*** Block opens ***
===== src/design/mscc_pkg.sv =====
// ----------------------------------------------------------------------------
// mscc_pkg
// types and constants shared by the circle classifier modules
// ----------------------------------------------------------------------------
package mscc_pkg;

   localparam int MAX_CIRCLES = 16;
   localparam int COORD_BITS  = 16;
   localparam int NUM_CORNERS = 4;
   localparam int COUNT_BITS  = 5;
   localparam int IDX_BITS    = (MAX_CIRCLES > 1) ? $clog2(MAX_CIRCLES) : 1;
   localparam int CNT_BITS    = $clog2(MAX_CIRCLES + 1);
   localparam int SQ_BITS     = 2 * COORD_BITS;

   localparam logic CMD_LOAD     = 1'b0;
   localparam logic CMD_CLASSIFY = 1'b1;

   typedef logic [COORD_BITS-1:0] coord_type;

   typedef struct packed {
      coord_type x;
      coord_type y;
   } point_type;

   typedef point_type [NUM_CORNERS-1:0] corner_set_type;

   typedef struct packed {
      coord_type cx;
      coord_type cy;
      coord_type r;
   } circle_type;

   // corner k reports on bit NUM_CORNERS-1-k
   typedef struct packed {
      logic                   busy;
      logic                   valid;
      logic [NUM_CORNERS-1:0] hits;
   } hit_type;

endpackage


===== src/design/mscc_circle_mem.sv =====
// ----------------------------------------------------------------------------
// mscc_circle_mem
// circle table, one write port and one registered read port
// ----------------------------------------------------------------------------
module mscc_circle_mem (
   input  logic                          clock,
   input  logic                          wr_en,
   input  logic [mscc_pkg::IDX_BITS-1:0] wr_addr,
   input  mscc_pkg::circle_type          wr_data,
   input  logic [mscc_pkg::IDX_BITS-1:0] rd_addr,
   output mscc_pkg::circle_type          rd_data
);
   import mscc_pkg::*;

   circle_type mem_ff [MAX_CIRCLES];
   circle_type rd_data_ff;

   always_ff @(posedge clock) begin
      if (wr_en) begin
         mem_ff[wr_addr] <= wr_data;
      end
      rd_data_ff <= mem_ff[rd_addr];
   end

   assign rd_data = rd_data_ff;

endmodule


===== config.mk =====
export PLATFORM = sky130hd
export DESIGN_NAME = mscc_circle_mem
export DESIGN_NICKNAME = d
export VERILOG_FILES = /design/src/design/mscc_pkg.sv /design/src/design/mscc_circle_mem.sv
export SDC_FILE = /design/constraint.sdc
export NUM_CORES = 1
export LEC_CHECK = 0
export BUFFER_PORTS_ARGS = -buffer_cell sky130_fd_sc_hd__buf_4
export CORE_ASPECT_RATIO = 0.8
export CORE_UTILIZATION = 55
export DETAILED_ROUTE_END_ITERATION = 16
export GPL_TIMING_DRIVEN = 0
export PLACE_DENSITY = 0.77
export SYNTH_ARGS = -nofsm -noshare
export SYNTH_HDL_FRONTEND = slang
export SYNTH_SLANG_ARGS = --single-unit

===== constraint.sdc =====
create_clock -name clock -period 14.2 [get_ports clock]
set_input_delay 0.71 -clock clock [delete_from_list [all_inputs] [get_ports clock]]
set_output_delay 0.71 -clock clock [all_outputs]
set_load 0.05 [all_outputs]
*** Block closes ***
*** Block opens ***
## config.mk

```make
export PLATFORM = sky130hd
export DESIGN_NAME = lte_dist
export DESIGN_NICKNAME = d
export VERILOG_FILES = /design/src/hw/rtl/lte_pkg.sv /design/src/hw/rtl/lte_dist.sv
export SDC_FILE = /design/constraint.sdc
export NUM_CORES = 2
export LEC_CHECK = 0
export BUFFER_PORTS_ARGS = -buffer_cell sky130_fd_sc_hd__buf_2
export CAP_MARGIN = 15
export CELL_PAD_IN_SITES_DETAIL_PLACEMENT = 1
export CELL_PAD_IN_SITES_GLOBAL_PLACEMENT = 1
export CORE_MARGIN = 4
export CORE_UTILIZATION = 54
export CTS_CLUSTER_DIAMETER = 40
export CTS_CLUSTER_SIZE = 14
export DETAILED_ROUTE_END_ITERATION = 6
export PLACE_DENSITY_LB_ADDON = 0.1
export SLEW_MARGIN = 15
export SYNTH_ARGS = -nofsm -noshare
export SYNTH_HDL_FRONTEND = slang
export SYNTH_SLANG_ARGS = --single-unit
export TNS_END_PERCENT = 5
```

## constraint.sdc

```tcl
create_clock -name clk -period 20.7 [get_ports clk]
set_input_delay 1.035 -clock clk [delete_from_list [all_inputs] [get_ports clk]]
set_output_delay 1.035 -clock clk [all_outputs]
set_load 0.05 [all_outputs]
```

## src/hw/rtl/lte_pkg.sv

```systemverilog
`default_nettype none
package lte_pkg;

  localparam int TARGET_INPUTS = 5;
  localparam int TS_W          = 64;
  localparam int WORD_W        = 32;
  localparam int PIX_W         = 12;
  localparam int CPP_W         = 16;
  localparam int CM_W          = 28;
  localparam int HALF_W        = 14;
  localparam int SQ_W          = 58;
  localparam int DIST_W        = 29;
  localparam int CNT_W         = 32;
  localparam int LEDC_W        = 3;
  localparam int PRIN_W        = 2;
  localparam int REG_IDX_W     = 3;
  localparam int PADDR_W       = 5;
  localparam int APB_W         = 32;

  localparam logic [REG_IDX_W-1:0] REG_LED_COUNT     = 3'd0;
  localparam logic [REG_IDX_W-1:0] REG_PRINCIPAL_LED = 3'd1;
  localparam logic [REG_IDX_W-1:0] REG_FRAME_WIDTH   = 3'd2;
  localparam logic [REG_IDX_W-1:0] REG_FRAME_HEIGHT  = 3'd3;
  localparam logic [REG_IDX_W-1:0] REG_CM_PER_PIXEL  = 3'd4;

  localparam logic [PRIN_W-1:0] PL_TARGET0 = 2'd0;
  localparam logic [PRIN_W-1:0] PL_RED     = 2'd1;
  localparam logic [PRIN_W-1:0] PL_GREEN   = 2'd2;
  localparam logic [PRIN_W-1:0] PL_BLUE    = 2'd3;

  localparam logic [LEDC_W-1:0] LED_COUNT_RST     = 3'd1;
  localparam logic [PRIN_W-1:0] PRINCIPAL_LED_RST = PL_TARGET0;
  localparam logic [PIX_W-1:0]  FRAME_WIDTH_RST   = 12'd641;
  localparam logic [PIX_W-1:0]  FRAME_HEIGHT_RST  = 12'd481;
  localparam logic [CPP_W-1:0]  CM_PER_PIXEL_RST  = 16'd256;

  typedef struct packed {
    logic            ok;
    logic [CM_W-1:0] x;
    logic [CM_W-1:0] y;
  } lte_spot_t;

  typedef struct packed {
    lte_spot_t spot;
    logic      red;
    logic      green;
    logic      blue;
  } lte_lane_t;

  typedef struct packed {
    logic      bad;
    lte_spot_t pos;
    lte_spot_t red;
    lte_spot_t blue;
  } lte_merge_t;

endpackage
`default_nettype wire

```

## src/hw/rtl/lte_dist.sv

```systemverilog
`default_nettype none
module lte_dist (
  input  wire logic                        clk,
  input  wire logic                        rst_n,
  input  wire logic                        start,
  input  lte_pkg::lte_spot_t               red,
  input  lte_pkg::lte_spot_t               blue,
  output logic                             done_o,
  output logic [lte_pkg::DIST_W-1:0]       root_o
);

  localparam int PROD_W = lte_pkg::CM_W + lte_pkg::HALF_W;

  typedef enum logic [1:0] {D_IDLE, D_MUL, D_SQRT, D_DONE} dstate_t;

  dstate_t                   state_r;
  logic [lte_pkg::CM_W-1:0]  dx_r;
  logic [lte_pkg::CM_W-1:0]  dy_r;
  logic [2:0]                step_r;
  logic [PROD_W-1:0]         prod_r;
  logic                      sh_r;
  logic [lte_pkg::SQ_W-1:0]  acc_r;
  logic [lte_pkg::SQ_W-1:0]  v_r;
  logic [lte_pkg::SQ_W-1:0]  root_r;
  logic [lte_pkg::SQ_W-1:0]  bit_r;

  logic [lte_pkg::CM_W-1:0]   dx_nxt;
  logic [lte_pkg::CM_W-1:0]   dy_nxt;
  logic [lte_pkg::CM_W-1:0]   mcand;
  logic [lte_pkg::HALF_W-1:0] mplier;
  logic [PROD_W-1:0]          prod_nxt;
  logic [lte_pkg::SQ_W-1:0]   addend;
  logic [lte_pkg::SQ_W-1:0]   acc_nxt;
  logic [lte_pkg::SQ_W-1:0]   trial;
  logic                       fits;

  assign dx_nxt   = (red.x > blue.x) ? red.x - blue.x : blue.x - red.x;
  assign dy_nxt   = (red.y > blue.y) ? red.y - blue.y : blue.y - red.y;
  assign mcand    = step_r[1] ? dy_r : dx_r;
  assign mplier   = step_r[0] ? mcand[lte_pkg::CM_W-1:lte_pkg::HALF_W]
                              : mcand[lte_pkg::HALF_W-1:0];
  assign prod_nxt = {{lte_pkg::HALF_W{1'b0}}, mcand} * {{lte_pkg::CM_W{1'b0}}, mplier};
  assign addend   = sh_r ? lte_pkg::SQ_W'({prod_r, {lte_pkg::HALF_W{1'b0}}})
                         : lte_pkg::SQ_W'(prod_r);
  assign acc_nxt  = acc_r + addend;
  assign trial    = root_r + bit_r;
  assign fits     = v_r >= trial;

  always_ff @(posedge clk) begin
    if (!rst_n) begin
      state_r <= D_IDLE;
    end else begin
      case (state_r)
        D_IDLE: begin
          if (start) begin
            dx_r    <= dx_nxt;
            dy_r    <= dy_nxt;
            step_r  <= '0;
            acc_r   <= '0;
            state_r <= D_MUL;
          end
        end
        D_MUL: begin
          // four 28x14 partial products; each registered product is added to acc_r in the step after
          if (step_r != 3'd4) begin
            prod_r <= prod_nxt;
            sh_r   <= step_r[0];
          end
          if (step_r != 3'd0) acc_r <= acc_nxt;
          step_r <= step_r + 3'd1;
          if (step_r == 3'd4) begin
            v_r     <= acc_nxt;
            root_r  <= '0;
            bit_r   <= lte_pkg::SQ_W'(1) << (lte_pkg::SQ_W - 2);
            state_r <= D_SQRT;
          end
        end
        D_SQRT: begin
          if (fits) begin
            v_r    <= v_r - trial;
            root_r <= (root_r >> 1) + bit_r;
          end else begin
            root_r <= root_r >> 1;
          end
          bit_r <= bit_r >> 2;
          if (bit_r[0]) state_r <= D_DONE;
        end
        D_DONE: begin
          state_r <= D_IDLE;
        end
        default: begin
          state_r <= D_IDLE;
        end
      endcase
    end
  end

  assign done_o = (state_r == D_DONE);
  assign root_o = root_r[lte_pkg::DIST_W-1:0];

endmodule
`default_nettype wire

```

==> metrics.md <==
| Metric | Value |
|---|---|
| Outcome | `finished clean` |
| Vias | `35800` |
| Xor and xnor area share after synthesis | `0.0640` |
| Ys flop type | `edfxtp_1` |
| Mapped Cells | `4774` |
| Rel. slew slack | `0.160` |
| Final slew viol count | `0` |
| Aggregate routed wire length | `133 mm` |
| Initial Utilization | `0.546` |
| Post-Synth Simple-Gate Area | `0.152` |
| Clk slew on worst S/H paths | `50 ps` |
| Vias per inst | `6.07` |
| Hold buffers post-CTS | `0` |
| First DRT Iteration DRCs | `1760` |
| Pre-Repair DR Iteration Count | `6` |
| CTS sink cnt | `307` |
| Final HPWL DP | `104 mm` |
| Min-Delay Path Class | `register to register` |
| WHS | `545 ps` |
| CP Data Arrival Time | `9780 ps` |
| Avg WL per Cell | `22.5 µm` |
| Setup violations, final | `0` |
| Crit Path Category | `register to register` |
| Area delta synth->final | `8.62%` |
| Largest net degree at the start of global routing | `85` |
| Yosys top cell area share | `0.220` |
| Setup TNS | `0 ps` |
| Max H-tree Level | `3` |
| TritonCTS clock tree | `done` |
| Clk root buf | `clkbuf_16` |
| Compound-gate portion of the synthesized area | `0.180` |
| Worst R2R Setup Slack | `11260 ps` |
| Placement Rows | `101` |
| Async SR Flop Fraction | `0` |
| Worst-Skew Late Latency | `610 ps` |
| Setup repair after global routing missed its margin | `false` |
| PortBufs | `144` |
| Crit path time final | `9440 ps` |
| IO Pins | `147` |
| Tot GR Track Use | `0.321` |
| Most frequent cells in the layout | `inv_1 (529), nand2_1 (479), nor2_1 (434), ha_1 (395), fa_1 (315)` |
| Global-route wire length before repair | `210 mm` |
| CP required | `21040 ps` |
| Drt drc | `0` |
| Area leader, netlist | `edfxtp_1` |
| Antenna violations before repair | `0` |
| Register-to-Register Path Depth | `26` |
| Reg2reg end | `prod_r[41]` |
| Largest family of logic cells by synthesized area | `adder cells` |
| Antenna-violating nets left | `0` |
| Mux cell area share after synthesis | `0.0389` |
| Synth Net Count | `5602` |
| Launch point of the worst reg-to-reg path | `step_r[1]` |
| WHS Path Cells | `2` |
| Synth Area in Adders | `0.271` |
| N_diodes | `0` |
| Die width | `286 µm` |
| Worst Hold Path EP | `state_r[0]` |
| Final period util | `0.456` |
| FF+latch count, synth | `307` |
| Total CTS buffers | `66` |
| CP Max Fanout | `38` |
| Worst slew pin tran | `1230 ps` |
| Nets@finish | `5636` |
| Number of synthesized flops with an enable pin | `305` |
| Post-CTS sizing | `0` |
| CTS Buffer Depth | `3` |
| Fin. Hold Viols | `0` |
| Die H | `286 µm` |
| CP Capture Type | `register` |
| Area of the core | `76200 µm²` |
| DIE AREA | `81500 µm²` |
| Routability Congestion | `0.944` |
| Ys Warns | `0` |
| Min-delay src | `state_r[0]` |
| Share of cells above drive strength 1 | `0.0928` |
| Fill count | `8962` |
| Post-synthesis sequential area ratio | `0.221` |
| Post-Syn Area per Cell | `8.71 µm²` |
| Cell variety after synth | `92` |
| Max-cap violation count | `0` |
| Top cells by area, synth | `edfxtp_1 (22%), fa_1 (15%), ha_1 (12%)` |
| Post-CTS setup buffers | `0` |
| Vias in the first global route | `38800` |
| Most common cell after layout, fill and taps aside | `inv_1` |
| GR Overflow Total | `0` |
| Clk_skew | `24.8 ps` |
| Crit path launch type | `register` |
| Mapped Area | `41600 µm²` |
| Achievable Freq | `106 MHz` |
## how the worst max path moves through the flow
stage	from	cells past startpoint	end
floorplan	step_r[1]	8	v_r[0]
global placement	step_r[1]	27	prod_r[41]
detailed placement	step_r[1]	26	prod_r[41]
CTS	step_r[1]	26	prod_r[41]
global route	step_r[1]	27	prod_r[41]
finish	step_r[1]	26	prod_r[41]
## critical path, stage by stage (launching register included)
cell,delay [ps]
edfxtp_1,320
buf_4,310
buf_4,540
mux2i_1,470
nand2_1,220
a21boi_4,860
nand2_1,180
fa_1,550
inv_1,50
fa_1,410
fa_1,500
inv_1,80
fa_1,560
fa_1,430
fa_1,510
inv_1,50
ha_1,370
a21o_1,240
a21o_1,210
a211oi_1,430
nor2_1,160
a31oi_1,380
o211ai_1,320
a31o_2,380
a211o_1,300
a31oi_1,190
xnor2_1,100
*** Block closes ***
▶ Exercise prompt: Pick out, from the lines above, every one that contains the string "Largest".

▶ Solution for this exercise:
| Largest net degree at the start of global routing | `85` |
| Largest family of logic cells by synthesized area | `adder cells` |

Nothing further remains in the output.